目前,國內(nèi)學者用單細胞RNA測序構建了小鼠下頜骨的單細胞圖譜。數(shù)據(jù)分析表明,與長骨相比,小鼠牙槽骨中發(fā)現(xiàn)了更加活躍的免疫微環(huán)境。其中牙槽骨單核細胞/巨噬細胞表達更高水平的OSM,從而促進未分化間充質(zhì)細胞的成骨分化[80]。作為國內(nèi)首個小鼠頜骨免疫微環(huán)境的單細胞測序研究,該研究提示免疫細胞在頜骨可能發(fā)揮更加重要的調(diào)控作用。后續(xù)研究可以通過挖掘相應數(shù)據(jù),探究更多的作用細胞和效應細胞,并發(fā)掘更多的作用通路,為疾病治療的藥物研發(fā)開創(chuàng)新的切入靶點。同時,進行大動物以及人類樣本的深入研究,將進一步推進骨免疫研究數(shù)據(jù)向藥物研發(fā)和臨床應用的轉(zhuǎn)化。

綜上,免疫系統(tǒng)對于顱頜面的骨具有關鍵的調(diào)控作用。但是,目前的研究數(shù)據(jù)尚無法構建頜骨免疫穩(wěn)態(tài)調(diào)節(jié)的完善的分子調(diào)控網(wǎng)絡機制。
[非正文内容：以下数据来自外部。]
**src/rtl/gwsp_ram.sv**
```systemverilog
// ----------------------------------------------------------------------------
// gwsp_ram
// Generic RAM with one write port and one registered read port.
// ----------------------------------------------------------------------------
module gwsp_ram #(
  parameter int WIDTH = 8,
  parameter int DEPTH = 16
) (
  input  logic                                   clk_i,
  input  logic                                   we_i,
  input  logic [(DEPTH > 1 ? $clog2(DEPTH) : 1)-1:0] waddr_i,
  input  logic [WIDTH-1:0]                       wdata_i,
  input  logic [(DEPTH > 1 ? $clog2(DEPTH) : 1)-1:0] raddr_i,
  output logic [WIDTH-1:0]                       rdata_o
);

  logic [WIDTH-1:0] mem_q [DEPTH];

  always_ff @(posedge clk_i) begin
    if (we_i) begin
      mem_q[waddr_i] <= wdata_i;
    end
    rdata_o <= mem_q[raddr_i];
  end

endmodule

```
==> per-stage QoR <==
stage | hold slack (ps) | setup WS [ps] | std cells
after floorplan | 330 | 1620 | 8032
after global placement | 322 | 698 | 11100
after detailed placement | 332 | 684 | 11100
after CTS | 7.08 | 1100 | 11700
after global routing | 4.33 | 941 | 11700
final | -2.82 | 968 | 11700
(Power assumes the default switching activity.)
--- config.mk ---
export PLATFORM = sky130hd
export DESIGN_NAME = rgba8_pixel_pack_converter_core
export DESIGN_NICKNAME = d
export VERILOG_FILES = /design/src/hw/rtl/rgba8pp_pkg.sv /design/src/hw/rtl/rgba8_pixel_pack_converter_core.sv
export SDC_FILE = /design/constraint.sdc
export NUM_CORES = 1
export LEC_CHECK = 0
export BUFFER_PORTS_ARGS = -buffer_cell sky130_fd_sc_hd__buf_2
export CAP_MARGIN = 20
export CORE_MARGIN = 2
export CORE_UTILIZATION = 50
export CTS_BUF_LIST = sky130_fd_sc_hd__clkbuf_8
export DETAILED_ROUTE_END_ITERATION = 6
export PLACE_DENSITY = 0.77
export SETUP_SLACK_MARGIN = 0.05
export SLEW_MARGIN = 25
export SYNTH_ARGS = -nofsm -noshare
export SYNTH_HDL_FRONTEND = slang
export SYNTH_SLANG_ARGS = --single-unit
--- constraint.sdc ---
create_clock -name clk_i -period 19.1 [get_ports clk_i]
set_input_delay 3.82 -clock clk_i [delete_from_list [all_inputs] [get_ports clk_i]]
set_output_delay 3.82 -clock clk_i [all_outputs]
set_load 0.05 [all_outputs]
--- src/design/scmc_pkg.sv ---
// Shared constants, codes and types of the serial command mode controller.
package scmc_pkg;

  localparam int LineCapacity = 32;
  localparam int LineAw       = $clog2(LineCapacity);

  localparam logic [7:0] CharCr = 8'd13;
  localparam logic [7:0] CharLf = 8'd10;

  localparam logic [7:0] CFG_RPM_LOWER  = 8'd0;
  localparam logic [7:0] CFG_RPM_UPPER  = 8'd1;
  localparam logic [7:0] CFG_SCAN       = 8'd2;
  localparam logic [7:0] CFG_LOCKOUT    = 8'd3;

  localparam logic KIND_BYTE   = 1'b0;
  localparam logic KIND_SAMPLE = 1'b1;

  typedef enum logic [3:0] {
    RESP_PONG      = 4'd0,
    RESP_MODE      = 4'd1,
    RESP_RPM_SET   = 4'd2,
    RESP_ARMED     = 4'd3,
    RESP_STOPPED   = 4'd4,
    RESP_STOP_SAME = 4'd5,
    RESP_PARSE_ERR = 4'd6,
    RESP_RANGE_ERR = 4'd7,
    RESP_BAD_RPM   = 4'd8,
    RESP_BAD_ARM   = 4'd9,
    RESP_UNKNOWN   = 4'd10,
    RESP_TOO_LONG  = 4'd11,
    RESP_BUTTON    = 4'd12
  } resp_t;

  localparam logic [1:0] MODE_IDLE  = 2'd0;
  localparam logic [1:0] MODE_ARMED = 2'd1;
  localparam logic [1:0] MODE_RUN   = 2'd2;

  typedef enum logic [2:0] {
    V_PING,
    V_MODE,
    V_RPM_OK,
    V_PARSE,
    V_RANGE,
    V_ARM,
    V_STOP,
    V_UNKNOWN
  } verdict_t;

  typedef struct packed {
    logic             done;
    verdict_t         verdict;
    logic [31:0]      req;
  } exec_res_t;

endpackage

--- src/design/scmc_line_ram.sv ---
// Line store: one write port, one registered read port.
module scmc_line_ram (
  input  logic                        clk,
  input  logic                        we,
  input  logic [scmc_pkg::LineAw-1:0] waddr,
  input  logic [7:0]                  wdata,
  input  logic [scmc_pkg::LineAw-1:0] raddr,
  output logic [7:0]                  rdata
);
  import scmc_pkg::*;

  logic [7:0] mem [LineCapacity];

  always_ff @(posedge clk) begin
    if (we) begin
      mem[waddr] <= wdata;
    end
    rdata <= mem[raddr];
  end

endmodule

--- src/design/scmc_line_exec.sv ---
// Line sequencer: walks the stored line, matches commands and parses the number.
module scmc_line_exec (
  input  logic                        clk,
  input  logic                        rst,
  input  logic                        start,
  input  logic [scmc_pkg::LineAw-1:0] len,
  input  logic [15:0]                 lower,
  input  logic [15:0]                 upper,
  output logic [scmc_pkg::LineAw-1:0] raddr,
  input  logic [7:0]                  rdata,
  output scmc_pkg::exec_res_t         res
);
  import scmc_pkg::*;

  typedef enum logic [2:0] {
    E_IDLE = 3'b001,
    E_RUN  = 3'b010,
    E_FIN  = 3'b100
  } exec_state_t;

  typedef enum logic [5:0] {
    P_START = 6'b000001,
    P_WS    = 6'b000010,
    P_SIGN  = 6'b000100,
    P_DIG   = 6'b001000,
    P_TRAIL = 6'b010000,
    P_ERR   = 6'b100000
  } parse_state_t;

  localparam logic [55:0] WordPing = {"PING", 24'h0};
  localparam logic [55:0] WordMode = {"MODE?", 16'h0};
  localparam logic [55:0] WordArm  = {"ARM", 32'h0};
  localparam logic [55:0] WordStop = {"STOP", 24'h0};
  localparam logic [55:0] WordSet  = "SET_RPM";

  // True when the character at position i agrees with word s of length n,
  // or lies past the word.
  function automatic logic chr_ok(input logic [55:0] s, input int n,
                                  input logic [LineAw-1:0] i, input logic [7:0] c);
    logic ok;
    ok = (int'(i) >= n);
    for (int k = 0; k < 7; k++) begin
      if (k < n && int'(i) == k && c == s[55-8*k -: 8]) begin
        ok = 1'b1;
      end
    end
    return ok;
  endfunction

  exec_state_t        state;
  logic [LineAw-1:0]  rd_idx;
  logic [LineAw-1:0]  pidx;
  logic               dv;
  logic               m_ping, m_mode, m_arm, m_stop, m_pre;
  parse_state_t       pst;
  logic               neg;
  logic               over;
  logic [31:0]        mag;

  logic               blank, digit;
  logic [36:0]        mag37;
  logic [31:0]        mag_f;
  logic [31:0]        req;
  logic               parse_ok;
  logic signed [31:0] lo32, hi32;

  assign raddr = rd_idx;
  assign blank = (rdata == 8'd32) || (rdata >= 8'd9 && rdata <= 8'd13);
  assign digit = (rdata >= "0") && (rdata <= "9");
  assign mag37 = ({5'b0, mag} << 3) + ({5'b0, mag} << 1) + {33'b0, rdata[3:0]};

  always_ff @(posedge clk) begin
    if (rst) begin
      state <= E_IDLE;
      dv    <= 1'b0;
    end else begin
      unique case (state)
        E_IDLE: begin
          if (start) begin
            state  <= E_RUN;
            rd_idx <= '0;
            dv     <= 1'b0;
            m_ping <= 1'b1;
            m_mode <= 1'b1;
            m_arm  <= 1'b1;
            m_stop <= 1'b1;
            m_pre  <= 1'b1;
            pst    <= P_START;
            neg    <= 1'b0;
            over   <= 1'b0;
            mag    <= '0;
          end
        end
        E_RUN: begin
          // Issue the next read while the previous byte is classified.
          if (rd_idx != len) begin
            rd_idx <= rd_idx + 1'b1;
            pidx   <= rd_idx;
            dv     <= 1'b1;
          end else begin
            dv <= 1'b0;
            if (!dv) begin
              state <= E_FIN;
            end
          end
          if (dv) begin
            m_ping <= m_ping & chr_ok(WordPing, 4, pidx, rdata);
            m_mode <= m_mode & chr_ok(WordMode, 5, pidx, rdata);
            m_arm  <= m_arm  & chr_ok(WordArm,  3, pidx, rdata);
            m_stop <= m_stop & chr_ok(WordStop, 4, pidx, rdata);
            m_pre  <= m_pre  & chr_ok(WordSet,  7, pidx, rdata);
            unique case (pst)
              P_START: begin
                if (pidx == LineAw'(7)) begin
                  pst <= (rdata == 8'd32) ? P_WS : P_ERR;
                end
              end
              P_WS: begin
                if (blank) begin
                  pst <= P_WS;
                end else if (rdata == "+" || rdata == "-") begin
                  neg <= (rdata == "-");
                  pst <= P_SIGN;
                end else if (digit) begin
                  pst <= P_DIG;
                  mag <= {28'b0, rdata[3:0]};
                end else begin
                  pst <= P_ERR;
                end
              end
              P_SIGN, P_DIG: begin
                if (digit) begin
                  pst <= P_DIG;
                  if (!over) begin
                    if (mag37 > 37'h0_8000_0000) begin
                      over <= 1'b1;
                    end else begin
                      mag <= mag37[31:0];
                    end
                  end
                end else if (pst == P_DIG && rdata == 8'd32) begin
                  pst <= P_TRAIL;
                end else begin
                  pst <= P_ERR;
                end
              end
              P_TRAIL: begin
                if (rdata != 8'd32) begin
                  pst <= P_ERR;
                end
              end
              P_ERR: pst <= P_ERR;
              default: pst <= P_ERR;
            endcase
          end
        end
        E_FIN: state <= E_IDLE;
        default: state <= E_IDLE;
      endcase
    end
  end

  always_comb begin
    mag_f = over ? 32'h8000_0000 : mag;
    if (neg) begin
      req = ~mag_f + 32'd1;
    end else if (mag_f == 32'h8000_0000) begin
      req = 32'h7FFF_FFFF;
    end else begin
      req = mag_f;
    end
    lo32     = {{16{lower[15]}}, lower};
    hi32     = {{16{upper[15]}}, upper};
    parse_ok = (pst == P_DIG) || (pst == P_TRAIL);

    res.done    = (state == E_FIN);
    res.req     = '0;
    if (len == LineAw'(4) && m_ping) begin
      res.verdict = V_PING;
    end else if (len == LineAw'(5) && m_mode) begin
      res.verdict = V_MODE;
    end else if (len >= LineAw'(7) && m_pre) begin
      if (!parse_ok) begin
        res.verdict = V_PARSE;
      end else begin
        res.req     = req;
        res.verdict = ($signed(req) < lo32 || $signed(req) > hi32) ? V_RANGE : V_RPM_OK;
      end
    end else if (len == LineAw'(3) && m_arm) begin
      res.verdict = V_ARM;
    end else if (len == LineAw'(4) && m_stop) begin
      res.verdict = V_STOP;
    end else begin
      res.verdict = V_UNKNOWN;
    end
  end

endmodule

--- src/design/serial_command_mode_controller.sv ---
// Top level of the serial command mode controller.
//
//  channel | direction | handshake          | payload
//  --------+-----------+--------------------+---------------------------------------
//  s_      | in        | s_tvalid/s_tready  | s_tuser kind, s_tdata byte/time/level
//  m_      | out       | m_tvalid/m_tready  | m_tuser response, m_tdata mode..presses
//  cfg_    | in        | cfg_valid/cfg_ready| cfg_index register, cfg_data value
//
// A byte that is stored, a time sample and an overlong byte are handled as they are taken.
// A CR or LF on a line of n characters walks the line store one read a cycle
// through the single read port of the line store, and the result is registered once
// the walk ends. No input is taken while a line runs.
// Reset is synchronous; the line store needs no clearing pass.
// A new transfer is taken while a waiting result is handed over in that cycle.
module serial_command_mode_controller (
  input  logic         clk,
  input  logic         rst,
  input  logic         s_tvalid,
  output logic         s_tready,
  input  logic [47:0]  s_tdata,   // rx_byte[7:0], now_ms[39:8], button_level[40], zero
  input  logic         s_tuser,   // item kind, byte or sample
  output logic         m_tvalid,
  input  logic         m_tready,
  // mode[1:0], target_speed[17:2], requested_speed[49:18], mode_changes[81:50],
  // presses[113:82], zero
  output logic [119:0] m_tdata,
  output logic [3:0]   m_tuser,   // response
  input  logic         cfg_valid,
  output logic         cfg_ready,
  input  logic [7:0]   cfg_index,
  input  logic [15:0]  cfg_data
);
  import scmc_pkg::*;

  typedef enum logic [1:0] {
    S_IDLE = 2'b01,
    S_EXEC = 2'b10
  } top_state_t;

  top_state_t        state, state_next;
  logic [LineAw-1:0] len, len_next;
  logic [1:0]        mode, mode_next;
  logic [15:0]       target, target_next;
  logic [31:0]       chg, chg_next;
  logic [31:0]       prs, prs_next;
  logic [31:0]       last_scan, last_scan_next;
  logic [31:0]       last_press, last_press_next;
  logic              prev_level, prev_level_next;

  logic [15:0]       rpm_lower, rpm_upper, scan_period, lockout;

  resp_t             out_resp;
  logic [1:0]        out_mode;
  logic [15:0]       out_tgt;
  logic [31:0]       out_req, out_chg, out_prs;

  logic              accept;
  logic              emit;
  resp_t             resp;
  logic [31:0]       req;
  logic              start;
  logic              wr_en;
  logic [7:0]        rx_byte;
  logic [31:0]       now_ms;
  logic              level;
  logic [LineAw-1:0] raddr;
  logic [7:0]        rdata;
  exec_res_t         res;

  assign rx_byte  = s_tdata[7:0];
  assign now_ms   = s_tdata[39:8];
  assign level    = s_tdata[40];
  assign accept   = s_tvalid && s_tready;
  assign s_tready = (state == S_IDLE) && (!m_tvalid || m_tready);
  assign cfg_ready = 1'b1;

  assign m_tuser = out_resp;
  assign m_tdata = {6'b0, out_prs, out_chg, out_req, out_tgt, out_mode};

  scmc_line_ram u_ram (
    .clk   (clk),
    .we    (wr_en),
    .waddr (len),
    .wdata (rx_byte),
    .raddr (raddr),
    .rdata (rdata)
  );

  scmc_line_exec u_exec (
    .clk   (clk),
    .rst   (rst),
    .start (start),
    .len   (len),
    .lower (rpm_lower),
    .upper (rpm_upper),
    .raddr (raddr),
    .rdata (rdata),
    .res   (res)
  );

  always_comb begin
    state_next      = state;
    len_next        = len;
    mode_next       = mode;
    target_next     = target;
    chg_next        = chg;
    prs_next        = prs;
    last_scan_next  = last_scan;
    last_press_next = last_press;
    prev_level_next = prev_level;
    emit            = 1'b0;
    resp            = RESP_PONG;
    req             = '0;
    start           = 1'b0;
    wr_en           = 1'b0;

    if (state == S_IDLE && accept) begin
      if (s_tuser == KIND_BYTE) begin
        if (rx_byte == CharCr || rx_byte == CharLf) begin
          // Empty lines are dropped silently.
          if (len != '0) begin
            start      = 1'b1;
            state_next = S_EXEC;
          end
        end else if (len < LineAw'(LineCapacity - 1)) begin
          wr_en    = 1'b1;
          len_next = len + 1'b1;
        end else begin
          len_next = '0;
          emit     = 1'b1;
          resp     = RESP_TOO_LONG;
        end
      end else if ((now_ms - last_scan) >= {16'b0, scan_period}) begin
        last_scan_next  = now_ms;
        prev_level_next = level;
        if (!prev_level && level && (now_ms - last_press) >= {16'b0, lockout}) begin
          last_press_next = now_ms;
          prs_next        = prs + 32'd1;
          chg_next        = chg + 32'd1;
          unique case (mode)
            MODE_IDLE:  mode_next = MODE_ARMED;
            MODE_ARMED: mode_next = MODE_RUN;
            default:    mode_next = MODE_IDLE;
          endcase
          emit = 1'b1;
          resp = RESP_BUTTON;
        end
      end
    end

    if (state == S_EXEC && res.done) begin
      state_next = S_IDLE;
      len_next   = '0;
      emit       = 1'b1;
      unique case (res.verdict)
        V_PING:  resp = RESP_PONG;
        V_MODE:  resp = RESP_MODE;
        V_PARSE: resp = RESP_PARSE_ERR;
        V_RANGE: begin
          resp = RESP_RANGE_ERR;
          req  = res.req;
        end
        V_RPM_OK: begin
          req = res.req;
          if (mode == MODE_IDLE) begin
            resp = RESP_BAD_RPM;
          end else begin
            resp        = RESP_RPM_SET;
            target_next = res.req[15:0];
          end
        end
        V_ARM: begin
          if (mode != MODE_IDLE) begin
            resp = RESP_BAD_ARM;
          end else begin
            resp      = RESP_ARMED;
            mode_next = MODE_ARMED;
            chg_next  = chg + 32'd1;
          end
        end
        V_STOP: begin
          target_next = '0;
          if (mode == MODE_IDLE) begin
            resp = RESP_STOP_SAME;
          end else begin
            resp      = RESP_STOPPED;
            mode_next = MODE_IDLE;
            chg_next  = chg + 32'd1;
          end
        end
        default: resp = RESP_UNKNOWN;
      endcase
    end
  end

  always_ff @(posedge clk) begin
    if (rst) begin
      state      <= S_IDLE;
      len        <= '0;
      mode       <= MODE_IDLE;
      target     <= '0;
      chg        <= '0;
      prs        <= '0;
      last_scan  <= '0;
      last_press <= '0;
      prev_level <= 1'b0;
      m_tvalid   <= 1'b0;
    end else begin
      state      <= state_next;
      len        <= len_next;
      mode       <= mode_next;
      target     <= target_next;
      chg        <= chg_next;
      prs        <= prs_next;
      last_scan  <= last_scan_next;
      last_press <= last_press_next;
      prev_level <= prev_level_next;
      // Load a fresh result, or drop the one just taken.
      if (emit) begin
        m_tvalid <= 1'b1;
      end else if (m_tready) begin
        m_tvalid <= 1'b0;
      end
    end
  end

  // Result payload carries the state after the step.
  always_ff @(posedge clk) begin
    if (emit) begin
      out_resp <= resp;
      out_mode <= mode_next;
      out_tgt  <= target_next;
      out_req  <= req;
      out_chg  <= chg_next;
      out_prs  <= prs_next;
    end
  end

  always_ff @(posedge clk) begin
    if (rst) begin
      rpm_lower   <= 16'hF060;
      rpm_upper   <= 16'd4000;
      scan_period <= 16'd10;
      lockout     <= 16'd50;
    end else if (cfg_valid && cfg_ready) begin
      unique case (cfg_index)
        CFG_RPM_LOWER: rpm_lower   <= cfg_data;
        CFG_RPM_UPPER: rpm_upper   <= cfg_data;
        CFG_SCAN:      scan_period <= cfg_data;
        CFG_LOCKOUT:   lockout     <= cfg_data;
        default: ;
      endcase
    end
  end

endmodule

--- config.mk ---
export PLATFORM = sky130hd
export DESIGN_NAME = serial_command_mode_controller
export DESIGN_NICKNAME = d
export VERILOG_FILES = /design/src/design/scmc_pkg.sv /design/src/design/scmc_line_ram.sv /design/src/design/scmc_line_exec.sv /design/src/design/serial_command_mode_controller.sv
export SDC_FILE = /design/constraint.sdc
export NUM_CORES = 1
export LEC_CHECK = 0
export BUFFER_PORTS_ARGS = -buffer_cell sky130_fd_sc_hd__buf_4
export CORE_AREA = 2 2 250 252
export CTS_CLUSTER_SIZE = 30
export DETAILED_ROUTE_END_ITERATION = 8
export DIE_AREA = 0 0 252 254
export PLACE_DENSITY = 0.78
export SLEW_MARGIN = 20
export SYNTH_ARGS = -nofsm -noshare
export SYNTH_HDL_FRONTEND = slang
export SYNTH_SLANG_ARGS = --single-unit
--- constraint.sdc ---
create_clock -name clk -period 8.2 [get_ports clk]
set_input_delay 0.41 -clock clk [delete_from_list [all_inputs] [get_ports clk]]
set_output_delay 0.41 -clock clk [all_outputs]
set_load 0.005 [all_outputs]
結合近年來單細胞組學技術、空間轉(zhuǎn)錄組技術等新一代研究技術的廣泛應用,有望發(fā)現(xiàn)更多的調(diào)控分子靶點,從而構建更為完善的分子調(diào)控網(wǎng)絡學說,同時為相關疾病治療藥物的研發(fā)提供更新的治療靶點和更加完善的理論基礎。